• _Exercise requirements_
If a line of the records holds the word "enum", copy it out.

• _Data shown_
==> src/rtl/gates4_rr_sched_if.sv <==
// Handshake bundle for gates4_rr_sched: two word requesters plus the reduction response.
// master = requester/consumer side, slave = the scheduler.
interface gates4_rr_sched_if #(parameter int NIBBLES = 4);
  localparam int W = 4 * NIBBLES;

  logic         req0_valid;
  logic [W-1:0] req0_data;
  logic         req0_ready;
  logic         req1_valid;
  logic [W-1:0] req1_data;
  logic         req1_ready;
  logic         rsp_valid;
  logic         rsp_id;
  logic         rsp_and;
  logic         rsp_or;
  logic         rsp_xor;
  logic         rsp_ready;
  logic         busy;

  modport master (
    output req0_valid, req0_data, req1_valid, req1_data, rsp_ready,
    input  req0_ready, req1_ready, rsp_valid, rsp_id, rsp_and, rsp_or, rsp_xor, busy
  );

  modport slave (
    input  req0_valid, req0_data, req1_valid, req1_data, rsp_ready,
    output req0_ready, req1_ready, rsp_valid, rsp_id, rsp_and, rsp_or, rsp_xor, busy
  );
endinterface

==> src/rtl/gates4_rr_sched.sv <==
// Round-robin scheduler sharing one 4-bit AND/OR/XOR reduction slice between two requesters.
// Optional per-requester completion counters: define GATES4_RR_SCHED_STATS_EN.
module gates4_rr_sched #(
  parameter int NIBBLES = 4
) (
  input logic clk,
  input logic reset,
  gates4_rr_sched_if.slave bus
`ifdef GATES4_RR_SCHED_STATS_EN
  ,
  output logic [15:0] stat_cnt0,
  output logic [15:0] stat_cnt1
`endif
);
  localparam int W = 4 * NIBBLES;

  typedef enum logic [1:0] {IDLE, RUN, DONE} state_t;

  state_t       state;
  logic [W-1:0] data_q;
  logic [4:0]   cnt;
  logic         id_q;
  logic         last_id;
  logic         acc_and;
  logic         acc_or;
  logic         acc_xor;
  logic         busy_q;
  logic         rsp_valid_q;
  logic         rsp_id_q;
  logic         rsp_and_q;
  logic         rsp_or_q;
  logic         rsp_xor_q;
  logic         grant0;
  logic         grant1;
  logic [3:0]   nib;

  // The captured word shifts right each RUN cycle, so the low nibble is always the next one.
  assign nib = data_q[3:0];

  // Ties go to whoever was not served last; last_id resets to 1 so requester 0 wins first.
  always_comb begin
    grant0 = 1'b0;
    grant1 = 1'b0;
    if (state == IDLE) begin
      grant0 = bus.req0_valid & (~bus.req1_valid | last_id);
      grant1 = bus.req1_valid & (~bus.req0_valid | ~last_id);
    end
  end

  assign bus.req0_ready = grant0;
  assign bus.req1_ready = grant1;
  assign bus.rsp_valid  = rsp_valid_q;
  assign bus.rsp_id     = rsp_id_q;
  assign bus.rsp_and    = rsp_and_q;
  assign bus.rsp_or     = rsp_or_q;
  assign bus.rsp_xor    = rsp_xor_q;
  assign bus.busy       = busy_q;

  always_ff @(posedge clk) begin
    if (reset) begin
      state       <= IDLE;
      data_q      <= '0;
      cnt         <= '0;
      id_q        <= 1'b0;
      last_id     <= 1'b1;
      acc_and     <= 1'b1;
      acc_or      <= 1'b0;
      acc_xor     <= 1'b0;
      busy_q      <= 1'b0;
      rsp_valid_q <= 1'b0;
      rsp_id_q    <= 1'b0;
      rsp_and_q   <= 1'b0;
      rsp_or_q    <= 1'b0;
      rsp_xor_q   <= 1'b0;
`ifdef GATES4_RR_SCHED_STATS_EN
      stat_cnt0   <= '0;
      stat_cnt1   <= '0;
`endif
    end else begin
      case (state)
        IDLE: begin
          if (grant0 | grant1) begin
            data_q  <= grant1 ? bus.req1_data : bus.req0_data;
            id_q    <= grant1;
            cnt     <= '0;
            acc_and <= 1'b1;
            acc_or  <= 1'b0;
            acc_xor <= 1'b0;
            busy_q  <= 1'b1;
            state   <= RUN;
          end
        end
        RUN: begin
          acc_and <= acc_and & (&nib);
          acc_or  <= acc_or  | (|nib);
          acc_xor <= acc_xor ^ (^nib);
          data_q  <= data_q >> 4;
          cnt     <= cnt + 5'd1;
          // The final nibble is folded straight into the response registers.
          if (cnt == 5'(NIBBLES - 1)) begin
            state       <= DONE;
            rsp_valid_q <= 1'b1;
            rsp_id_q    <= id_q;
            rsp_and_q   <= acc_and & (&nib);
            rsp_or_q    <= acc_or  | (|nib);
            rsp_xor_q   <= acc_xor ^ (^nib);
          end
        end
        DONE: begin
          if (bus.rsp_ready) begin
            state       <= IDLE;
            busy_q      <= 1'b0;
            last_id     <= rsp_id_q;
            rsp_valid_q <= 1'b0;
            rsp_id_q    <= 1'b0;
            rsp_and_q   <= 1'b0;
            rsp_or_q    <= 1'b0;
            rsp_xor_q   <= 1'b0;
`ifdef GATES4_RR_SCHED_STATS_EN
            if (!rsp_id_q && stat_cnt0 != 16'hFFFF) stat_cnt0 <= stat_cnt0 + 16'd1;
            if (rsp_id_q && stat_cnt1 != 16'hFFFF) stat_cnt1 <= stat_cnt1 + 16'd1;
`endif
          end
        end
        default: state <= IDLE;
      endcase
    end
  end
endmodule
==> src/flat_wrapper.sv <==
// flat-port wrapper written by rule: the top's interface ports become plain ports
module gates4_rr_sched_flat 
#(
  parameter int NIBBLES = 4
)
  (clk, reset, bus_req0_valid, bus_req0_data, bus_req1_valid, bus_req1_data, bus_rsp_ready, bus_req0_ready, bus_req1_ready, bus_rsp_valid, bus_rsp_id, bus_rsp_and, bus_rsp_or, bus_rsp_xor, bus_busy);
  gates4_rr_sched_if #(.NIBBLES(NIBBLES)) bus_i ();
  input logic clk;
  input logic reset;
  input wire logic [$bits(bus_i.req0_valid)-1:0] bus_req0_valid;
  input wire logic [$bits(bus_i.req0_data)-1:0] bus_req0_data;
  input wire logic [$bits(bus_i.req1_valid)-1:0] bus_req1_valid;
  input wire logic [$bits(bus_i.req1_data)-1:0] bus_req1_data;
  input wire logic [$bits(bus_i.rsp_ready)-1:0] bus_rsp_ready;
  output wire logic [$bits(bus_i.req0_ready)-1:0] bus_req0_ready;
  output wire logic [$bits(bus_i.req1_ready)-1:0] bus_req1_ready;
  output wire logic [$bits(bus_i.rsp_valid)-1:0] bus_rsp_valid;
  output wire logic [$bits(bus_i.rsp_id)-1:0] bus_rsp_id;
  output wire logic [$bits(bus_i.rsp_and)-1:0] bus_rsp_and;
  output wire logic [$bits(bus_i.rsp_or)-1:0] bus_rsp_or;
  output wire logic [$bits(bus_i.rsp_xor)-1:0] bus_rsp_xor;
  output wire logic [$bits(bus_i.busy)-1:0] bus_busy;
  assign bus_i.req0_valid = bus_req0_valid;
  assign bus_i.req0_data = bus_req0_data;
  assign bus_i.req1_valid = bus_req1_valid;
  assign bus_i.req1_data = bus_req1_data;
  assign bus_i.rsp_ready = bus_rsp_ready;
  assign bus_req0_ready = bus_i.req0_ready;
  assign bus_req1_ready = bus_i.req1_ready;
  assign bus_rsp_valid = bus_i.rsp_valid;
  assign bus_rsp_id = bus_i.rsp_id;
  assign bus_rsp_and = bus_i.rsp_and;
  assign bus_rsp_or = bus_i.rsp_or;
  assign bus_rsp_xor = bus_i.rsp_xor;
  assign bus_busy = bus_i.busy;
  gates4_rr_sched #(.NIBBLES(NIBBLES)) u_core (.clk(clk), .reset(reset), .bus(bus_i));
endmodule
==> config.mk <==
export PLATFORM = sky130hd
export DESIGN_NAME = gates4_rr_sched_flat
export DESIGN_NICKNAME = d
export VERILOG_FILES = /design/src/rtl/gates4_rr_sched_if.sv /design/src/rtl/gates4_rr_sched.sv /design/src/flat_wrapper.sv
export SDC_FILE = /design/constraint.sdc
export NUM_CORES = 1
export LEC_CHECK = 0
export CORE_ASPECT_RATIO = 1.4
export CORE_MARGIN = 1
export CORE_UTILIZATION = 41
export DETAILED_ROUTE_END_ITERATION = 7
export GPL_TIMING_DRIVEN = 0
export PLACE_DENSITY_LB_ADDON = 0.1
export SYNTH_ARGS = -nofsm -noshare
export SYNTH_HDL_FRONTEND = slang
export SYNTH_SLANG_ARGS = --single-unit
==> constraint.sdc <==
create_clock -name clk -period 1.5 [get_ports clk]
set_input_delay 0.15 -clock clk [delete_from_list [all_inputs] [get_ports clk]]
set_output_delay 0.15 -clock clk [all_outputs]
set_load 0.02 [all_outputs]
[After elaboration in Yosys (flattened, before gate mapping)]
Cells that the tools add are included.
Operators by class
  $add $sub $neg: 1
  eq/ne operators: 6
  multiplexer cells: 28
  bitwise gates (word level): 11
  reduce and logical (&&, ||, !) cells: 13
Operator list (number)
  two-way mux 16 bit: 2
  one-hot mux 16 bit (2 select lines): 1
  one-hot mux 1 bit (2 select lines): 9
  two-way mux 1 bit: 10
  one-hot mux 5 bit (2 select lines): 1
  AND reduction 3 bit: 3
  two-way mux 2 bit: 3
  one-hot mux 2 bit (3 select lines): 1
  AND reduction 2 bit: 3
  nonzero test 2 bit: 3
  adder 5 x 1 -> 5 bit, second input constant: 1
  equality test 5 x 2 -> 1 bit, second input constant: 1
  two-way mux 5 bit: 1
  inequality test 2 bit, second input constant: 2
  bitwise OR 1 bit: 4
  AND reduction 4 bit: 1
  OR reduction 4 bit: 1
  parity 4 bit: 1
  bitwise AND 1 bit: 3
  inverter 1 bit: 3
  equality test 2 x 1 -> 1 bit, second input constant: 1
  equality test 2 bit, second input constant: 1
  logical NOT 2 bit: 1
  inequality test 2 x 1 -> 1 bit, second input constant: 1
  XOR 1 bit: 1
Storage, ports and cells
  bits in registers: 34
  input port bits: 37
  output and inout port bits: 8
  logic and storage cells: 73

[Longest topological paths before layout]
  depth after elaboration: 7
  gate-level depth with buffers: 5
  gate-level depth less buffers: 5

[Worst setup path after synthesis]
No wires, ideal clock.
  path type: register to register
  start: register u_core.cnt[0]
  end: register u_core.rsp_xor_q, in the netlist u_core.bus.rsp_xor
  setup time: 0.070 ns
  arrival time: 1.450 ns
  required time: 1.430 ns
  slack: -0.020 ns
  cell stages (with the launch flop): 5
  path buffers: 0
  period minus slack after synthesis: 1.520 ns
  path through: dfxtp_1 > ha_1 > or4b_4 > or3_1 > a21oi_1
Between the ends
  word-level cells in the longest chain between the ends: 3
Ends and longest elaborated chain
  start: declaration: line gates4_rr_sched.sv:21  | logic [4:0] cnt;
  start signal: assignment: line gates4_rr_sched.sv:98  | cnt <= cnt + 5'd1;
  equality test 5 x 2 -> 1 bit: line gates4_rr_sched.sv:100  | if (cnt == 5'(NIBBLES - 1)) begin
  inequality test 2 x 1 -> 1 bit (no source line)
  AND reduction 3 bit (no source line)
  end signal: assignment: line gates4_rr_sched.sv:106  | rsp_xor_q <= acc_xor ^ (^nib);
  end: declaration: line gates4_rr_sched.sv:32  | logic rsp_xor_q;
Every way passes these cells.
A chain may end at the register's enable or synchronous reset.

[Worst setup path in the final report]
  start: register u_core.state[1]
  end: output bus_req1_ready
Between the ends
  word-level cells in the longest chain between the ends: 2
Ends and longest elaborated chain
  start: declaration: line gates4_rr_sched.sv:19  | state_t state;
  start signal: assignment: line gates4_rr_sched.sv:61  | state <= IDLE;
  start signal: assignment: line gates4_rr_sched.sv:90  | state <= RUN;
  start signal: assignment: line gates4_rr_sched.sv:101  | state <= DONE;
  logical NOT 2 bit: line gates4_rr_sched.sv:44  | if (state == IDLE) begin
  two-way mux 1 bit: line gates4_rr_sched.sv:44
  end: declaration: line flat_wrapper.sv:16  | output wire logic [$bits(bus_i.req1_ready)-1:0] bus_req1_ready;
Every way passes these cells.

==> results.md <==
* Initial core utilization at 43.9%
* Placed wire-length estimate at 3230 um
* PwrDens at between 800 and 900 mW/mm^2
* WP data required at 1.35 ns
* FF+latch count, synth at 34
* Post-Route WL at about 4800 um
* Net Count, Synth at 236
* Worst hold margin at between 0.4 and 0.5 ns
* Beginning of the critical path: u_core.state[1]$_SDFFE_PP0P_
* Simple-gate portion of the synthesized area at a little under 20%
* Predominant post-synthesis flop cell: dfxtp_1
* Worst-case clock buffer depth at 2
* Reg2reg start: u_core.cnt[0]$_SDFFE_PP0P_
* Synth Area in Adders at 3.54%
* Final min period at 1.54 ns
* Largest family of logic cells by synthesized area: compound AO/OA/AOI/OAI gates
* Met2 GRT Util at about 40%
* Static leakage at ~1.0 nW
* Status: finished, violations left
* GPL Wtd Cong at roughly 0.8
* Max FFs per register at 16
* Startpoint Class: register
* Syn Inst Count at between 150 and 200
* Hold Violations, Final at 0
* Worst Tran Pin Value at between 0.4 and 0.5 ns
* Post-Synth XOR/XNOR Area at roughly 1.8%
* Failing checks: DRC, setup timing
* PortBufs at between 40 and 50
* Num Clock Sinks at 34
* Total grt overflow at 0
* Mux share of post-synthesis cell area at 0%
* Crit path kind: register to output pin
* Switching part of the total at 26.0%
* Worst clock skew at about 0.0028 ns
* Initial antenna violation count at 0
* Nets at roughly 300
* Net switching power at between 500 and 600 uW
* RSZ-0062 raised after global routing: true
* Cell taking the most area after synthesis: dfxtp_1
* Post-CTS Hold Fix Bufs at 0
* Via count of the routed design at approximately 1800
* Worst skew pair latency at between 0.2 and 0.3 ns
* Maximum VDD drop at between 0.5 and 0.6 mV
* DRC violation total after the first TritonRoute iteration at just under 70
* Core ar. at ~0.0040 sq mm
* Vias per cell at between 5 and 6
* WL/cell at between 15 and 20 um
* Placement Setup Slack at -0.930 ns
* Fmax at ~650 MHz
* Max Cap Viol at 0
* Synth-to-Final Area Change at 49.7%
* Die width at between 50 and 60 um
* Mapped Area at 0.00177 sq mm
* Asr flop ratio synth at 0%
* Clock network fraction of total power at ~30%
* CTS H-tree lvls at 2
* Worst setup margin at -0.0399 ns
* Comb power frac at ~23%
* CTS tree: done
* Syn. warnings at 0
* # rows at 27
* Compound-Gate Fraction of Synth Area at 26.4%
* Post-route ant nets at 0
* Worst Path Max Fanout at 5
* Slew HR at between 60% and 70%
* HP Class: input pin to register
* Final worst-path cycle share at 103%
* CP arrival at approximately 1.4 ns
* Total track usage at approximately 22%
* Root Buffer: clkbuf_8
* First-pass GRT wire length at approximately 7800 um
* I/O pin count at 45
* Regs by FF count: u_core.data_q x16, u_core.cnt x5, u_core.state x2
* Reg power frac at 47.0%
* Most used routing layer: met2
* Hold wc startpoint: bus_req1_data[12]
* Reg with most FFs: u_core.data_q
* Number of inserted diodes at 0
* Slew Viols, Final at 0
* CTS buffer count at 5
* Yosys cell types at 40
* Clock slew at reported path FFs at approximately 0.060 ns
* DIE AREA at roughly 0.0046 sq mm
* Vias in the first global route at between 1500 and 2000
* Pin count of the biggest net entering global routing at 11
* Yosys top cell area share at 38.6%
* DR pass1 iterations at 7
* # setup viols final at 2
* Met1 usage at between 20% and 30%
* # fillers at between 300 and 400
* Number of synthesized flops with an enable pin at 0
* Internal power at ~1.6 mW
* Area contributors post-synth: dfxtp_1, a311oi_1, nor3b_1
* Sequential share of the synthesized area at about two fifths
* Share of layout cells above drive strength 1 at between 20% and 30%
* Syn_area_per_cell at approximately 9.1 sq um
* Grt met3 use at 4.38%
* Die H at between 70 and 80 um
* Critical path capture point type: output pin
* Remaining DRCs at 2
area by class of cell:
cell class,instances,area [sq um],share of cell area [%]
Multi-Input combinational cell,126,1010,38.1
Sequential cell,34,694,26.3
Timing Repair Buffer,65,601,22.7
Buffer,15,140,5.30
Clock buffer,7,76.3,2.89
Inverter,19,71.3,2.70
Tap cell,43,53.8,2.04
power groups by stage:
stage | clock network, mW | logic (mW) | registers (mW)
4_1_cts | 0.651 | 0.447 | 0.999
3_3_place_gp | 0 | 0.399 | 1.01
5_1_grt | 0.697 | 0.535 | 1.01
2_1_floorplan | 0 | 0.237 | 1.01
3_5_place_dp | 0 | 0.403 | 1.01
6_report | 0.636 | 0.491 | 0.999
cells in the final DEF (no fill, tap or decap), drive strengths merged, types with 2 or more instances in the layout:
cell type / synthesis / final
nand2: 10 / 10
o211ai: 6 / 6
a311oi: 12 / 12
inv: 19 / 19
nand2b: 3 / 3
a31oi: 5 / 5
ha: 5 / 5
dfxtp: 34 / 34
buf: 6 / 30
clkbuf: 9 / 15
o21ai: 7 / 7
nor3b: 13 / 13
nand3: 13 / 13
nor2: 7 / 7
nand3b: 2 / 2
or3: 4 / 4
a21oi: 12 / 12
o221a: 12 / 12
clkdlybuf4s50: 0 / 41
synthesized netlist by cell type, types with 3 or more instances:
cell      instances
ha_1              5
or3_1             4
dfxtp_1          34
a311oi_1         12
o221a_2           8
o221a_1           4
nand3_1          13
a21oi_1          12
nor2_1            7
a31oi_1           5
nand2b_1          3
clkbuf_1          6
inv_1            19
o21ai_0           7
nand2_1          10
o211ai_1          6
clkbuf_8          3
nor3b_1          12
stage by stage:
stage	instance area, sq um	util (%)	power (mW)	TNS, ns	instances
after floorplan	1770	-	1.24	0	194
after global placement	2260	56.3	1.41	-12.75	281
final	2640	65.7	2.13	-0.0502	309
after global routing	2640	65.7	2.24	-0.253	309
after CTS	2480	61.8	2.10	-0.678	296
after detailed placement	2260	56.3	1.42	-12.80	281
worst max-delay path, stage by stage, from the launching register on:
cell and delay, ns:
dfxtp_2 0.33, buf_6 0.13, a211oi_4 0.28, buf_6 0.16, nand2_4 0.05, inv_2 0.05
buf_6 0.10
path summary, 6_finish.rpt:
kind,endpoint,slack (ns),cells past startpoint
worst min-delay path,u_core.data_q[12]$_SDFFE_PP0P_,0.44,3
worst max register to register,u_core.bus.rsp_xor$_SDFFE_PP0P_,-0.01,4
worst max-delay path,bus_req1_ready,-0.04,6
worst min register to register,u_core.acc_and$_SDFFE_PP1P_,0.45,1
kinds of logic (layout without fill, tap and decap cells):
group	Yosys count	after routing
AOI/OAI and AO/OA	60	60
and+or+nand+nor	59	59
xor gates and xnor gates	2	2
buffers and inverters	34	106
adders and majority gates	5	5
DFF	34	34
metal layers:
layer,routed length (um),up-vias,part of all wire [%]
li1,-,866,-
met1,2020,844,42
met2,2530,38,53
met3,142,8,3.0
met4,93,0,1.9
met5,0,-,0
repair_timing:
action,in CTS,in global routing
setup endpoints to repair,27,17
pin swaps,2,9
gates cloned,0,1
setup buffers,8,12
gates resized for setup,35,22
Power figures use the tool's default switching activity.
==> variant 1 (config.mk and constraints unchanged) <==
Encoding of `state_t`: now one-hot (3 bits for 3 states).
--- a/src/rtl/gates4_rr_sched.sv
+++ b/src/rtl/gates4_rr_sched.sv
@@ -14,7 +14,7 @@
 );
   localparam int W = 4 * NIBBLES;
 
-  typedef enum logic [1:0] {IDLE, RUN, DONE} state_t;
+  typedef enum logic [2:0] {IDLE = 3'b001, RUN = 3'b010, DONE = 3'b100} state_t;
 
   state_t       state;
   logic [W-1:0] data_q;
Behaviour: no difference found for any inputs over 10 cycles, from zero or initial values and one cycle with reset high; not proved beyond that.
==> variant 1 against the original RTL <==
Synthesized area rose by 0.92%. Largest power group unchanged. Routed wire length rose by 13%. Global-route usage rose by 2.6 points. Critical path type is now reg2reg. Total power rose by 40%. Maximum frequency fell by 4.3%. The run still ends with design-rule violations, negative setup slack left. Clock power rose by 42%. Critical path depth did not move. Hold slack got worse by 12 ps. Critical endpoint is now u_core.data_q[4]. Register-to-register slack got worse by 99 ps. Cell area rose by 1.9%. Sequential cell count rose by 1. Setup slack got worse by 69 ps.
==> variant 1: results (changes against the original RTL) <==
stage,metric,value,unit,change
timing,worst_slew_pin_slew,655,ps,+201 ps
outcome,failed_checks,"design-rule violations, negative setup slack",,
pwr,clock_power,900,µW,+42%
route,first_pass_iters,6,,-1
route,drcViolationCount,1,,-1
timing,setup_violations,13,,+11
logic_synthesis,synth_xor_area_share,0.983,%,-0.86 points
logic_synthesis,synth_seq_area_share,39.3,%,+0.77 points
route,wirelength,5390,µm,+13%
pwr,p_leak,1.03,nW,-1.1%
route,vias,1858,,+5.8%
global_route,grt_usage,24.9,%,+2.6 points
logic_synthesis,synthAdderAreaFrac,3.51,%,-0.032 points
timing,clock_skew,10.2,ps,+7.42 ps
pwr,p_int,2.07,mW,+31%
die,core_region_area,4200,µm²,+4.6%
placement,placed_area,2290,µm²,+1.2%
worst_hold_path,whs_path_depth,4,,+1
setup_path,crit_path_top_delay_cell,a2111o_1,,
timing,worst_slack,-109,ps,-69.0 ps
logic_synthesis,synthMuxAreaShare,2.81,%,+2.8 points
setup_path,worstRegToRegCells,6,,+2
placement,routabilityCongestion,0.846,,+3.3%
layout,fillers,366,,+8.0%
timing,setup-tns-final,-635,ps,-585 ps
placement,hpwl,3600,µm,+11%
pwr,ir_drop,0.584,mV,+1.6%
layout,nNetsFinal,313,,+1.6%
logic_synthesis,synth_cell_types,43,,+7.5%
worst_hold_path,holdPathEnd,u_core.state[0],,
layout,drive_above_1_share,25.0,%,-3.9 points
global_route,grt_max_degree,12,,+1
logic_synthesis,yosys-top-cells-count,"dfxtp_1 (35), a21oi_1 (18), nand2_1 (15)",,
global_route,grt_pass1_vias,1838,,+11%
pwr,power_frac_seq,37.9,%,-9.1 points
logic_synthesis,synth-compound-area-share,28.7,%,+2.3 points
outcome,status,finished with violations,,
setup_path,cp_top_family,compound AO/OA/AOI/OAI gates,,
logic_synthesis,synth_area_leaders,"dfxtp_1 (39%), a21oi_1 (5.1%), o22ai_1 (4.2%)",,
global_route,grt_pass1_wl,8630,µm,+11%
variant 1: cell count changes in the layout (fill, tap and decap cells not counted), moves of 7 or more:
cell | unedited run | this run
a311oi_1 | 10 | 0
inv_1 | 17 | 6
nand3_1 | 13 | 6
nor3_1 | 0 | 13
nor3b_1 | 12 | 1
o221a_2 | 8 | 0
o22ai_1 | 0 | 12
variant 1: timing repair:
| action | in CTS | in global routing |
|---|---|---|
| hold buffers | 0 | 0 |
| resized for setup | 38 | 21 |
| setup buffers | 12 | 4 |
| pin swaps | 12 | 5 |
| endpoints found under the setup margin | 35 | 25 |
| cloned | 0 | 1 |
variant 1: how the worst max path moves through the flow:
stage,startpoint,to,cells after the start
after global routing,u_core.state[1],u_core.data_q[4],6
after detailed placement,bus_req1_valid,bus_req1_ready,6
after global placement,bus_req1_valid,bus_req1_ready,6
after floorplan,u_core.state[1],u_core.acc_and,5
final,u_core.state[1],u_core.data_q[4],6
after CTS,u_core.state[1],u_core.data_q[1],6
variant 1: final cells by class:
type                       count  area, µm²  share of cell area, %
sequential                    35        712                   26.4
multi-input combinational    151       1140                   42.2
clock inverter                 2       35.0                   1.30
clock buffer                   6       82.6                   3.07
timing repair buffer          60        561                   20.8
buffer                        12       88.8                   3.30
inverter                       6       22.5                  0.836
tap                           45       56.3                   2.09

• _Exercise output_
  typedef enum logic [1:0] {IDLE, RUN, DONE} state_t;
-  typedef enum logic [1:0] {IDLE, RUN, DONE} state_t;
+  typedef enum logic [2:0] {IDLE = 3'b001, RUN = 3'b010, DONE = 3'b100} state_t;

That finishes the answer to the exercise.